IF you were to somehow get a pardon or a vacature of the conviction (sealing or expunging does not work), and IF you were to convince an immigration judge or consular officer that you were not involved in drug trafficking and IF you had a way to immigrate, like being married to a U.S. Citizen, then you MIGHT be able to come back to the U.S. to live. It would be a long and expensive road and you would need a VERY good attorney to help you. You can try to find one at http://www.ailalawyer.com/. I am truly sorry.

 

If you just want to visit, you would have to file for a B-2 visa which can be found here:

http://travel.state.gov/visa/temp/types/types_1262.html

 

And you would need a 212(d)(3) waiver which can either be done by the immigration officer at the interview or after just on their computer (take a look at this link):

http://www.state.gov/documents/organization/87150.pdf


or on on form I-192 which can be found at www.uscis.gov/forms. You can find more information here:

 

 

http://www.ilw.com/articles/2003,0930-labrie.shtm

 

Please let me know if you have additional questions and please do not forget to rate my service to you (not the state of the law) as that is the only way that I can get credit for my assistance. Even after you rate the service, I can still answer additional questions for you without additional charge. If you do rate me positively, a bonus is always appreciated. If you would like to request me in the future, just go to http://www.justanswer.com/law/expert-guillermosenmartin/. Thank you!
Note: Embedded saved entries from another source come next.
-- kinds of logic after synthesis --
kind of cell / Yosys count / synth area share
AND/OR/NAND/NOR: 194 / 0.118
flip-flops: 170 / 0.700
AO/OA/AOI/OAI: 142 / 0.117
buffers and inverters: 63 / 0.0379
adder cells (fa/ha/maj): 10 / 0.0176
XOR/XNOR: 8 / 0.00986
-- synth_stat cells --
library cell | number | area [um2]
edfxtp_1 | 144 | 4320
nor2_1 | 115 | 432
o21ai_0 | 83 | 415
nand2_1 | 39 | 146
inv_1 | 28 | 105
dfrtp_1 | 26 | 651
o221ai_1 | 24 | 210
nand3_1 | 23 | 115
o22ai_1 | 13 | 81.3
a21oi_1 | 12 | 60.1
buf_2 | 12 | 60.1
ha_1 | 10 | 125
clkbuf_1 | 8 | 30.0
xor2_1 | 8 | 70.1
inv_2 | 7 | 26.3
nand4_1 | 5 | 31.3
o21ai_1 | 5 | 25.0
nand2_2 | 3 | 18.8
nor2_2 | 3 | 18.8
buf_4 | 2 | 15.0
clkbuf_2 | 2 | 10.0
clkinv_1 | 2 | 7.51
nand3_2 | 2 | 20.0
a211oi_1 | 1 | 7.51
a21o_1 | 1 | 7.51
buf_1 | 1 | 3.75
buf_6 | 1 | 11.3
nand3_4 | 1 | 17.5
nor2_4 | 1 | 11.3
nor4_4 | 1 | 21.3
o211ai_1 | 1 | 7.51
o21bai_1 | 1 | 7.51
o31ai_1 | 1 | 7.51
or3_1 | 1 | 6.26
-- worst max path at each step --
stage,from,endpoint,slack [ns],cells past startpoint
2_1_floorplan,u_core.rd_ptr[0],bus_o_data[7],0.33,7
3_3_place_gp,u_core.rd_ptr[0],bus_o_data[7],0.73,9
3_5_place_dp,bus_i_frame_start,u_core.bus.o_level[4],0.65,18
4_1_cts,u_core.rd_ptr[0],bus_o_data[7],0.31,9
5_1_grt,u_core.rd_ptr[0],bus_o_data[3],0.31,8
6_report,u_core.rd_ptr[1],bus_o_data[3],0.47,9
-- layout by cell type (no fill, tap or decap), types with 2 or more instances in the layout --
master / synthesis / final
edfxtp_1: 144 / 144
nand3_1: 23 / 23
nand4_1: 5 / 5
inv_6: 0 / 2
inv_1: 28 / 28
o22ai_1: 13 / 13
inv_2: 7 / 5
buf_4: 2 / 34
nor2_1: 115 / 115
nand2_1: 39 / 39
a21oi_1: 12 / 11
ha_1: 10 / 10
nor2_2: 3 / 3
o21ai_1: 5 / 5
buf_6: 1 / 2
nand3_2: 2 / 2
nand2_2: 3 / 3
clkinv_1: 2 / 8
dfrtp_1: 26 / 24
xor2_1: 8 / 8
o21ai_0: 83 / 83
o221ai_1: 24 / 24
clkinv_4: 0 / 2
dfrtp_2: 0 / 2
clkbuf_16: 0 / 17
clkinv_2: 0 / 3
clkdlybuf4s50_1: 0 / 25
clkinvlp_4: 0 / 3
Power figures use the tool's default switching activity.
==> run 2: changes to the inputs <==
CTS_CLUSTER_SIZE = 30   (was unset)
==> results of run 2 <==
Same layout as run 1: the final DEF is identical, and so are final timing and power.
File: config.mk
export PLATFORM = sky130hd
export DESIGN_NAME = mem_arbiter_flat
export DESIGN_NICKNAME = d
export VERILOG_FILES = /design/src/rtl/mem_arbiter_if.sv /design/src/rtl/mem_arbiter.sv /design/src/flat_wrapper.sv
export SDC_FILE = /design/constraint.sdc
export NUM_CORES = 1
export LEC_CHECK = 0
export CAP_MARGIN = 20
export CORE_AREA = 2 2 116 118
export DETAILED_ROUTE_END_ITERATION = 6
export DIE_AREA = 0 0 118 120
export PLACE_DENSITY = 0.7
export REMOVE_ABC_BUFFERS = 1
export SLEW_MARGIN = 10
export SYNTH_ARGS = -nofsm -noshare
export SYNTH_HDL_FRONTEND = slang
export SYNTH_SLANG_ARGS = --single-unit
File: constraint.sdc
create_clock -name clk -period 1.9 [get_ports clk]
set_input_delay 0.38 -clock clk [delete_from_list [all_inputs] [get_ports clk]]
set_output_delay 0.38 -clock clk [all_outputs]
set_load 0.05 [all_outputs]
File: src/rtl/mem_arbiter_if.sv
// Shared bus between the CPU port, the DMA port, the memory port and the arbiter.
// The arbiter takes the slave view; the requesters and the memory take the master view.
interface mem_arbiter_if #(
    parameter int WIDTH = 32
);
    logic             CpuReq;
    logic             CpuWe;
    logic [WIDTH-1:0] CpuAdr;
    logic [WIDTH-1:0] CpuWData;
    logic [WIDTH-1:0] CpuRData;
    logic             CpuDone;

    logic             DmaReq;
    logic             DmaWe;
    logic [WIDTH-1:0] DmaAdr;
    logic [WIDTH-1:0] DmaWData;
    logic             DmaLast;
    logic [WIDTH-1:0] DmaRData;
    logic             DmaDone;

    logic [WIDTH-1:0] MemAdr;
    logic [WIDTH-1:0] MemWData;
    logic             MemWrite;
    logic [WIDTH-1:0] MemRData;
    logic [1:0]       Owner;

    modport slave (
        input  CpuReq, CpuWe, CpuAdr, CpuWData,
        input  DmaReq, DmaWe, DmaAdr, DmaWData, DmaLast,
        input  MemRData,
        output CpuRData, CpuDone, DmaRData, DmaDone,
        output MemAdr, MemWData, MemWrite, Owner
    );

    modport master (
        output CpuReq, CpuWe, CpuAdr, CpuWData,
        output DmaReq, DmaWe, DmaAdr, DmaWData, DmaLast,
        output MemRData,
        input  CpuRData, CpuDone, DmaRData, DmaDone,
        input  MemAdr, MemWData, MemWrite, Owner
    );
endinterface
### config.mk
export PLATFORM = sky130hd
export DESIGN_NAME = tff_count_ctrl
export DESIGN_NICKNAME = d
export VERILOG_FILES = /design/src/rtl/tff_count_pkg.sv /design/src/rtl/tff.sv /design/src/rtl/tff_count_ctrl.sv
export SDC_FILE = /design/constraint.sdc
export NUM_CORES = 1
export LEC_CHECK = 0
export BUFFER_PORTS_ARGS = -buffer_cell sky130_fd_sc_hd__buf_4
export CAP_MARGIN = 0
export CORE_MARGIN = 4
export CORE_UTILIZATION = 40
export DETAILED_ROUTE_END_ITERATION = 6
export GPL_TIMING_DRIVEN = 0
export PLACE_DENSITY = 0.68
export SYNTH_ARGS = -nofsm -noshare
export SYNTH_HDL_FRONTEND = slang
export SYNTH_SLANG_ARGS = --single-unit
### constraint.sdc
create_clock -name clk -period 2.2 [get_ports clk]
set_input_delay 0.22 -clock clk [delete_from_list [all_inputs] [get_ports clk]]
set_output_delay 0.22 -clock clk [all_outputs]
set_load 0.01 [all_outputs]
### src/rtl/tff_count_pkg.sv
// Shared definitions for the T flip-flop counter controller.
// Holds the command opcodes and the controller state encoding.
package tff_count_pkg;

   localparam logic [1:0] OP_CLEAR = 2'b00;
   localparam logic [1:0] OP_LOAD  = 2'b01;
   localparam logic [1:0] OP_UP    = 2'b10;
   localparam logic [1:0] OP_DOWN  = 2'b11;

   typedef enum logic [1:0] {
      ST_IDLE  = 2'b00,
      ST_APPLY = 2'b01,
      ST_RUN   = 2'b10,
      ST_DONE  = 2'b11
   } state_t;

endpackage

### src/rtl/tff.sv
// Single T flip-flop cell: Q inverts on a clock edge whenever T is high.
// Asynchronous active-low reset clears Q.
module tff (
   input  logic clk,
   input  logic rstn,
   input  logic T,
   output logic Q
);

   always_ff @(posedge clk or negedge rstn) begin
      if (!rstn)
         Q <= 1'b0;
      else if (T)
         Q <= ~Q;
   end

endmodule
===== src/rtl/wb_regfile_pkg.sv =====
// ---------------------------------------------------------------------------
// wb_regfile_pkg
//   Shared constants for the write-back stage / register file slice.
//   DEF_DATA_W / DEF_ADDR_W : default register width and index width
//   ZERO_WORD               : all-zero data word
//   REG_ZERO                : hardwired-zero register index
//   WRITE_EN / WRITE_DIS    : write-enable levels
//   READ_EN  / READ_DIS     : read-enable levels
// ---------------------------------------------------------------------------
package wb_regfile_pkg;

   localparam int DEF_DATA_W = 32;
   localparam int DEF_ADDR_W = 5;

   localparam logic [DEF_DATA_W-1:0] ZERO_WORD = '0;
   localparam logic [DEF_ADDR_W-1:0] REG_ZERO  = '0;

   localparam logic WRITE_EN  = 1'b1;
   localparam logic WRITE_DIS = 1'b0;
   localparam logic READ_EN   = 1'b1;
   localparam logic READ_DIS  = 1'b0;

endpackage : wb_regfile_pkg


===== src/rtl/wb_regfile_if.sv =====
// ---------------------------------------------------------------------------
// wb_regfile_if
//   Bus between the pipeline (master) and the write-back/register-file stage
//   (slave).
//   i_stall, i_flush                     : pipeline control
//   i_wreg, i_wreg_addr, i_wreg_data     : MEM-stage write-back request
//   i_re1, i_raddr1 / o_rdata1           : decode read port 1
//   i_re2, i_raddr2 / o_rdata2           : decode read port 2
//   o_wb_valid                           : WB latch holds a pending write
// ---------------------------------------------------------------------------
interface wb_regfile_if
   import wb_regfile_pkg::*;
#(
   parameter int DATA_W = DEF_DATA_W,
   parameter int ADDR_W = DEF_ADDR_W
);

   logic              i_stall;
   logic              i_flush;
   logic              i_wreg;
   logic [ADDR_W-1:0] i_wreg_addr;
   logic [DATA_W-1:0] i_wreg_data;
   logic              i_re1;
   logic [ADDR_W-1:0] i_raddr1;
   logic [DATA_W-1:0] o_rdata1;
   logic              i_re2;
   logic [ADDR_W-1:0] i_raddr2;
   logic [DATA_W-1:0] o_rdata2;
   logic              o_wb_valid;

   modport master (
      output i_stall, i_flush,
      output i_wreg, i_wreg_addr, i_wreg_data,
      output i_re1, i_raddr1, i_re2, i_raddr2,
      input  o_rdata1, o_rdata2, o_wb_valid
   );

   modport slave (
      input  i_stall, i_flush,
      input  i_wreg, i_wreg_addr, i_wreg_data,
      input  i_re1, i_raddr1, i_re2, i_raddr2,
      output o_rdata1, o_rdata2, o_wb_valid
   );

endinterface : wb_regfile_if


===== src/rtl/wb_regfile_array.sv =====
// ---------------------------------------------------------------------------
// regfile_array
//   2**ADDR_W x DATA_W architectural register storage: one synchronous write
//   port, two asynchronous read ports, asynchronous clear. Index 0 is never
//   written, so it always reads zero.
//   clk, rst_n            : clock (rising edge), async active-low clear
//   i_we/i_waddr/i_wdata  : write port
//   i_raddr1 / o_rdata1   : read port 1
//   i_raddr2 / o_rdata2   : read port 2
// ---------------------------------------------------------------------------
module regfile_array
   import wb_regfile_pkg::*;
#(
   parameter int DATA_W = DEF_DATA_W,
   parameter int ADDR_W = DEF_ADDR_W
) (
   input  logic              clk,
   input  logic              rst_n,
   input  logic              i_we,
   input  logic [ADDR_W-1:0] i_waddr,
   input  logic [DATA_W-1:0] i_wdata,
   input  logic [ADDR_W-1:0] i_raddr1,
   output logic [DATA_W-1:0] o_rdata1,
   input  logic [ADDR_W-1:0] i_raddr2,
   output logic [DATA_W-1:0] o_rdata2
);

   localparam int unsigned DEPTH = 2**ADDR_W;

   logic [DATA_W-1:0] r_mem [DEPTH];

   always_ff @(posedge clk or negedge rst_n) begin
      if (!rst_n) begin
         for (int unsigned i = 0; i < DEPTH; i++) begin
            r_mem[i] <= '0;
         end
      end else if ((i_we == WRITE_EN) && (i_waddr != ADDR_W'(REG_ZERO))) begin
         r_mem[i_waddr] <= i_wdata;
      end
   end

   assign o_rdata1 = r_mem[i_raddr1];
   assign o_rdata2 = r_mem[i_raddr2];

endmodule : regfile_array


===== src/rtl/wb_regfile.sv =====
// ---------------------------------------------------------------------------
// wb_regfile
//   Write-back stage and architectural register file. Captures the MEM-stage
//   write request in a MEM/WB latch, commits it to the array on the following
//   unstalled edge, and serves two combinational read ports that bypass the
//   pending latch so decode never sees stale data.
//   clk    : core clock, rising edge
//   rst_n  : asynchronous reset, active low
//   bus    : wb_regfile_if.slave (stall/flush, write request, read ports,
//            o_wb_valid)
// ---------------------------------------------------------------------------
module wb_regfile
   import wb_regfile_pkg::*;
#(
   parameter int DATA_W = DEF_DATA_W,
   parameter int ADDR_W = DEF_ADDR_W
) (
   input  logic        clk,
   input  logic        rst_n,
   wb_regfile_if.slave bus
);

   logic              r_valid;
   logic [ADDR_W-1:0] r_addr;
   logic [DATA_W-1:0] r_data;

   logic              w_commit;
   logic [DATA_W-1:0] w_arr1;
   logic [DATA_W-1:0] w_arr2;

   // Flush only discards the incoming request; the write already sitting in
   // the latch still commits on this edge unless the pipeline is stalled.
   always_ff @(posedge clk or negedge rst_n) begin
      if (!rst_n) begin
         r_valid <= 1'b0;
         r_addr  <= '0;
         r_data  <= '0;
      end else if (bus.i_flush) begin
         r_valid <= 1'b0;
      end else if (!bus.i_stall) begin
         r_valid <= (bus.i_wreg == WRITE_EN) && (bus.i_wreg_addr != ADDR_W'(REG_ZERO));
         r_addr  <= bus.i_wreg_addr;
         r_data  <= bus.i_wreg_data;
      end
   end

   assign w_commit = r_valid && !bus.i_stall;

   regfile_array #(
      .DATA_W (DATA_W),
      .ADDR_W (ADDR_W)
   ) u_array (
      .clk      (clk),
      .rst_n    (rst_n),
      .i_we     (w_commit),
      .i_waddr  (r_addr),
      .i_wdata  (r_data),
      .i_raddr1 (bus.i_raddr1),
      .o_rdata1 (w_arr1),
      .i_raddr2 (bus.i_raddr2),
      .o_rdata2 (w_arr2)
   );

   function automatic logic [DATA_W-1:0] read_sel(
      input logic              re,
      input logic [ADDR_W-1:0] raddr,
      input logic [DATA_W-1:0] arr
   );
      if (re != READ_EN || raddr == ADDR_W'(REG_ZERO)) begin
         return '0;
      end else if (r_valid && (r_addr == raddr)) begin
         return r_data;
      end else begin
         return arr;
      end
   endfunction

   always_comb begin
      bus.o_rdata1 = read_sel(bus.i_re1, bus.i_raddr1, w_arr1);
      bus.o_rdata2 = read_sel(bus.i_re2, bus.i_raddr2, w_arr2);
   end

   assign bus.o_wb_valid = r_valid;

endmodule : wb_regfile


===== src/flat_wrapper.sv =====
// flat-port wrapper written by rule: the top's interface ports become plain ports
module wb_regfile_flat import wb_regfile_pkg::*;
#(
   parameter int DATA_W = DEF_DATA_W,
   parameter int ADDR_W = DEF_ADDR_W
)
  (clk, rst_n, bus_i_stall, bus_i_flush, bus_i_wreg, bus_i_wreg_addr, bus_i_wreg_data, bus_i_re1, bus_i_raddr1, bus_i_re2, bus_i_raddr2, bus_o_rdata1, bus_o_rdata2, bus_o_wb_valid);
  wb_regfile_if #(.DATA_W(DATA_W), .ADDR_W(ADDR_W)) bus_i ();
  input  logic clk;
  input  logic rst_n;
  input wire logic [$bits(bus_i.i_stall)-1:0] bus_i_stall;
  input wire logic [$bits(bus_i.i_flush)-1:0] bus_i_flush;
  input wire logic [$bits(bus_i.i_wreg)-1:0] bus_i_wreg;
  input wire logic [$bits(bus_i.i_wreg_addr)-1:0] bus_i_wreg_addr;
  input wire logic [$bits(bus_i.i_wreg_data)-1:0] bus_i_wreg_data;
  input wire logic [$bits(bus_i.i_re1)-1:0] bus_i_re1;
  input wire logic [$bits(bus_i.i_raddr1)-1:0] bus_i_raddr1;
  input wire logic [$bits(bus_i.i_re2)-1:0] bus_i_re2;
  input wire logic [$bits(bus_i.i_raddr2)-1:0] bus_i_raddr2;
  output wire logic [$bits(bus_i.o_rdata1)-1:0] bus_o_rdata1;
  output wire logic [$bits(bus_i.o_rdata2)-1:0] bus_o_rdata2;
  output wire logic [$bits(bus_i.o_wb_valid)-1:0] bus_o_wb_valid;
  assign bus_i.i_stall = bus_i_stall;
  assign bus_i.i_flush = bus_i_flush;
  assign bus_i.i_wreg = bus_i_wreg;
  assign bus_i.i_wreg_addr = bus_i_wreg_addr;
  assign bus_i.i_wreg_data = bus_i_wreg_data;
  assign bus_i.i_re1 = bus_i_re1;
  assign bus_i.i_raddr1 = bus_i_raddr1;
  assign bus_i.i_re2 = bus_i_re2;
  assign bus_i.i_raddr2 = bus_i_raddr2;
  assign bus_o_rdata1 = bus_i.o_rdata1;
  assign bus_o_rdata2 = bus_i.o_rdata2;
  assign bus_o_wb_valid = bus_i.o_wb_valid;
  wb_regfile #(.DATA_W(DATA_W), .ADDR_W(ADDR_W)) u_core (.clk(clk), .rst_n(rst_n), .bus(bus_i));
endmodule

===== config.mk =====
export PLATFORM = sky130hd
export DESIGN_NAME = wb_regfile_flat
export DESIGN_NICKNAME = d
export VERILOG_FILES = /design/src/rtl/wb_regfile_pkg.sv /design/src/rtl/wb_regfile_if.sv /design/src/rtl/wb_regfile_array.sv /design/src/rtl/wb_regfile.sv /design/src/flat_wrapper.sv
export SDC_FILE = /design/constraint.sdc
export NUM_CORES = 2
export LEC_CHECK = 0
export CAP_MARGIN = 10
export CORE_ASPECT_RATIO = 1.5
export CORE_UTILIZATION = 40
export DETAILED_ROUTE_END_ITERATION = 6
export PLACE_DENSITY = 0.6
export SETUP_SLACK_MARGIN = 0.15
export SLEW_MARGIN = 30
export SYNTH_ARGS = -nofsm -noshare
export SYNTH_HDL_FRONTEND = slang
export SYNTH_SLANG_ARGS = --single-unit

===== constraint.sdc =====
create_clock -name clk -period 3.79 [get_ports clk]
set_clock_uncertainty 0.2 [all_clocks]
set_input_delay 0.379 -clock clk [delete_from_list [all_inputs] [get_ports clk]]
set_output_delay 0.379 -clock clk [all_outputs]
set_load 0.01 [all_outputs]

==> metrics.yaml <==
drt:
  detail_route.vias_per_cell: 6.334
  ant_nets: 0
  drt_wl_total_mm: 192.4
  drc_errors: 0
  first_pass_iters: 5
  wl_per_cell_microns: 33.72
  drt-initial-drc-count: 2892
  dr_total_vias: 36160
clock_network:
  cts_tree: "built"
  insertion_delay_ns: 0.73
  cts_made_buffers: 103
  cts_root_buffer: "clkbuf_16"
  clk_path_buf_depth: 3
  clock_sinks: 1062
  cts-htree-levels: 3
  cts.clk_slew.worst_paths_ns: 0.07
floorplanning:
  die_y_microns: 464.6
  ios: 119
  dieArea_sq_mm: 0.1442
  initial_core_util: 0.4035
  num_rows: 169
  core_area_sq_mm: 0.1415
  die_width_microns: 310.4
power:
  power_density_mw_per_mm2: 454.4
  leakage_uw: 0.02975
  peakVddDrop_v: 0.0003626
finish:
  multi_input_area_sq_mm: 0.02912
  synthToLayoutAreaGrowth_pct: 16.54
  fin_cells: 5708
  nets: 3793
  drive_above_1_share: 0.6007
  nFillCells: 12210
  final_area_sq_mm: 0.06652
  regArea_sq_mm: 0.02658
placed_design:
  post-place-ws_ns: 0.05286
  place.gp.congestion: 0.8354
  placed_area_sq_mm: 0.06196
  hpwl_mm: 120.6
  dp.cells: 5487
  io_buffers: 118
synthesis:
  synthFlopType: "dfrtp_1"
  synth.most_common_cell: "dfrtp_1"
  syn_area_sq_mm: 0.05707
  ys_seq_area_frac: 0.4656
  synth_common_cells: "dfrtp_1 (1,062), mux2_2 (1,051), mux4_2 (511)"
  yosysUniqueCellTypes: 48
  syn_avg_cell_area_sq_um: 15.61
  synthArstFlopShare: 1.000
  synth_largest_area_cell: "dfrtp_1"
  synth.top_cells.by_area: "dfrtp_1 (47%), mux2_2 (21%), mux4_2 (20%)"
  syn-num-nets: 3710
  synth_edf_count: 0
  ys_seq_elements: 1062
  yosysWarnings: 0
  synthCells: 3656
  synth_top_cell_area_share: 0.4656
worst_setup_path:
  worst_ep_arrival_time_ns: 3.22
  worstSetupEndpointType: "output port"
  worstSetupStartpoint: "u_core.r_addr[2]$_DFFE_PN0P_"
  crit_fanout: 11
  r2r-start: "u_core.r_addr[0]$_DFFE_PN0P_"
  critPathLaunchType: "flop"
  ff2ff_path_depth: 6
  reg2reg_slack_ns: 0.82
  required_ns: 3.21
  critPathKind: "reg2out"
  r2r-end: "u_core.u_array.r_mem[175]$_DFFE_PN0P_"
global_route:
  grtUsageTotal: 0.2710
  antenna_found_initial: 6
  globalRoute.totalOverflow: 0
  first_global_vias: 38380
  grt_pass1_wl_mm: 279.2
  grt_max_degree: 128
outcome:
  failed_checks: "negative setup slack"
  status: "complete, but fails checks"
min_path:
  hold_depth: 2
  worstHoldStart: "bus_i_wreg_data[5]"
  hp-class: "in2reg"
  holdPathEnd: "u_core.r_data[5]$_DFFE_PN0P_"
flow_run:
  max-cap-violations: 0
sta:
  final-setup-viol-count: 1
  slew_violations: 0
  fin_ws_ns: -0.005034
  slew_headroom: 0.3932
  hold_viol_final: 0
  period_minus_slack_ns: 3.795
  worstMarginPinSlew_ns: 0.9072
  rsz0062_at_grt: "yes"
  fin_crit_sh: 1.001
  max_clock_freq_mhz: 263.5
==> cell type report <==
type	instances	area share
inverters	3	0.0001693
diodes	3	0.0001129
repair buffers	420	0.07203
flip-flops and latches	1062	0.3996
well taps	1881	0.03538
clock buffers	137	0.04404
clock inverters	53	0.01082
multi-input cells	2149	0.4378
==> power breakdown <==
group	total, uW	switching (uW)	leakage [uW]	internal [uW]
clock network	11300	4770	0.00179	6530
logic	5370	2520	0.0134	2850
registers	13500	1000	0.0146	12500
total	30200	8300	0.0298	21900
==> state kept, by name (all words and copies together) (netlist names) <==
signal / flops
u_core.u_array.r_mem: 1024
u_core.r_data: 32
u_core.r_addr: 5
u_core.bus.o_wb_valid: 1
==> what timing repair did <==
item	CTS	global route
buffers inserted	15	7
resized for setup	188	16
pin swaps	15	8
cloned	2	1
setup endpoints to repair	64	26
hold buffers	3	0
hold endpoints to repair	524	0
==> routing by layer <==
metal,vias to the layer above,share of wire,track usage
li1,14500,-,-
met1,19970,0.39,0.3400
met2,1290,0.51,0.4625
met3,397,0.053,0.03770
met4,4,0.047,0.1213
met5,-,0.00015,0
==> stage by stage <==
| step | util | hold WS (ns) | power, uW | setup TNS [ns] |
|---|---|---|---|---|
| global route | 0.4702 | 0.05085 | 31290 | -0.01173 |
| global placement | 0.4378 | 0.1751 | 18760 | -0.1810 |
| finish | 0.4702 | 0.05631 | 30220 | -0.005034 |
| CTS | 0.4691 | 0.01080 | 30360 | -0.3633 |
| detailed placement | 0.4380 | 0.1747 | 18910 | 0 |
| floorplan | - | -0.1166 | 16870 | 0 |
==> how the worst max path moves through the flow <==
| stage | endpoint | slack (ns) | cells past startpoint |
|---|---|---|---|
| floorplan | bus_o_rdata1[22] | 1.30 | 8 |
| global placement | bus_o_rdata2[29] | -0.05 | 6 |
| detailed placement | bus_o_rdata2[11] | 0.05 | 7 |
| CTS | bus_o_rdata2[27] | -0.09 | 7 |
| global route | bus_o_rdata2[27] | -0.01 | 7 |
| finish | bus_o_rdata2[27] | -0.005 | 7 |
==> kinds of logic after synthesis <==
logic type                count (synthesis)  synth area share
xor gates and xnor gates                 10          0.001666
DFF                                    1062            0.4656
and+or+nand+nor                          78          0.007826
AOI/OAI and AO/OA                       328           0.04442
muxes                                  1733            0.4419
buffers and inverters                   445           0.03856
==> cells in the final DEF (no fill, tap or decap), drive strengths merged, types with 17 or more instances in the layout <==
| cell | n |
|---|---|
| dfrtp | 1062 |
| clkdlybuf4s15 | 17 |
| o221a | 63 |
| clkinv | 27 |
| clkdlybuf4s50 | 48 |
| dlygate4sd2 | 23 |
| a211oi | 63 |
| mux2 | 1093 |
| buf | 323 |
| o22ai | 127 |
| mux4 | 511 |
| clkbuf | 140 |
| mux2i | 129 |
| o31ai | 64 |
==> critical path, cell delays in order, from the launching register on <==
cell and delay [ns]:
dfrtp_2 0.49, xnor2_4 0.26, nand4_4 0.18, buf_8 0.21, o221a_2 0.33, a211oi_4 0.29
buf_4 0.17, clkdlybuf4s50_1 0.54
Note: power is estimated with default switching activity, not from simulation.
Guillermo J. Senmartin, Esq. and 4 other Immigration Law Specialists are ready to help you
Customer: replied 3 years ago.
Ok your response is detailed and excellent because it it fills in the gaps on what I was already told and read for myself. So what would be the maximum time I could get on a visitors visa. To be honest, I dont really want to live in the US again, but visiting would be go to see my family.
6 months with one 6 month extension, max.
Customer: replied 3 years ago.
Final questions. First, If I am able to get the visitor's visa, will i be able to apply for a second or third one (after the the initial 6 or 12 months expire)etc without applying for the waiver over and over again?

If I can, will I be able to get more time on subsequent applications?

Do I need an attorney to file for these visits, and if so, do you prepare applications etc?

If you get the visa, they can grant it for 10 years. But you will need the waiver each time you enter. So you have to apply for a new waiver each time you want to come to the U.S.

 

I would recommend an attorney, yes.

Customer: replied 3 years ago.
Ok the last Question; I want you to handle the application process for me, what is your cost, time frame, and documents I need to get to you if you are taking the job?
Unfortunately, I cannot. It is against Just Answer policy for their experts to represent a customer directly. Basically, I would get in trouble if I did that and could be ejected from the site. You can look for an attorney at www.ailalawyer.com. The cost could be between $1000 to $3000 or so in attorney fees and the time that it would take is probably (rough estimate) 3 to 6 months or so.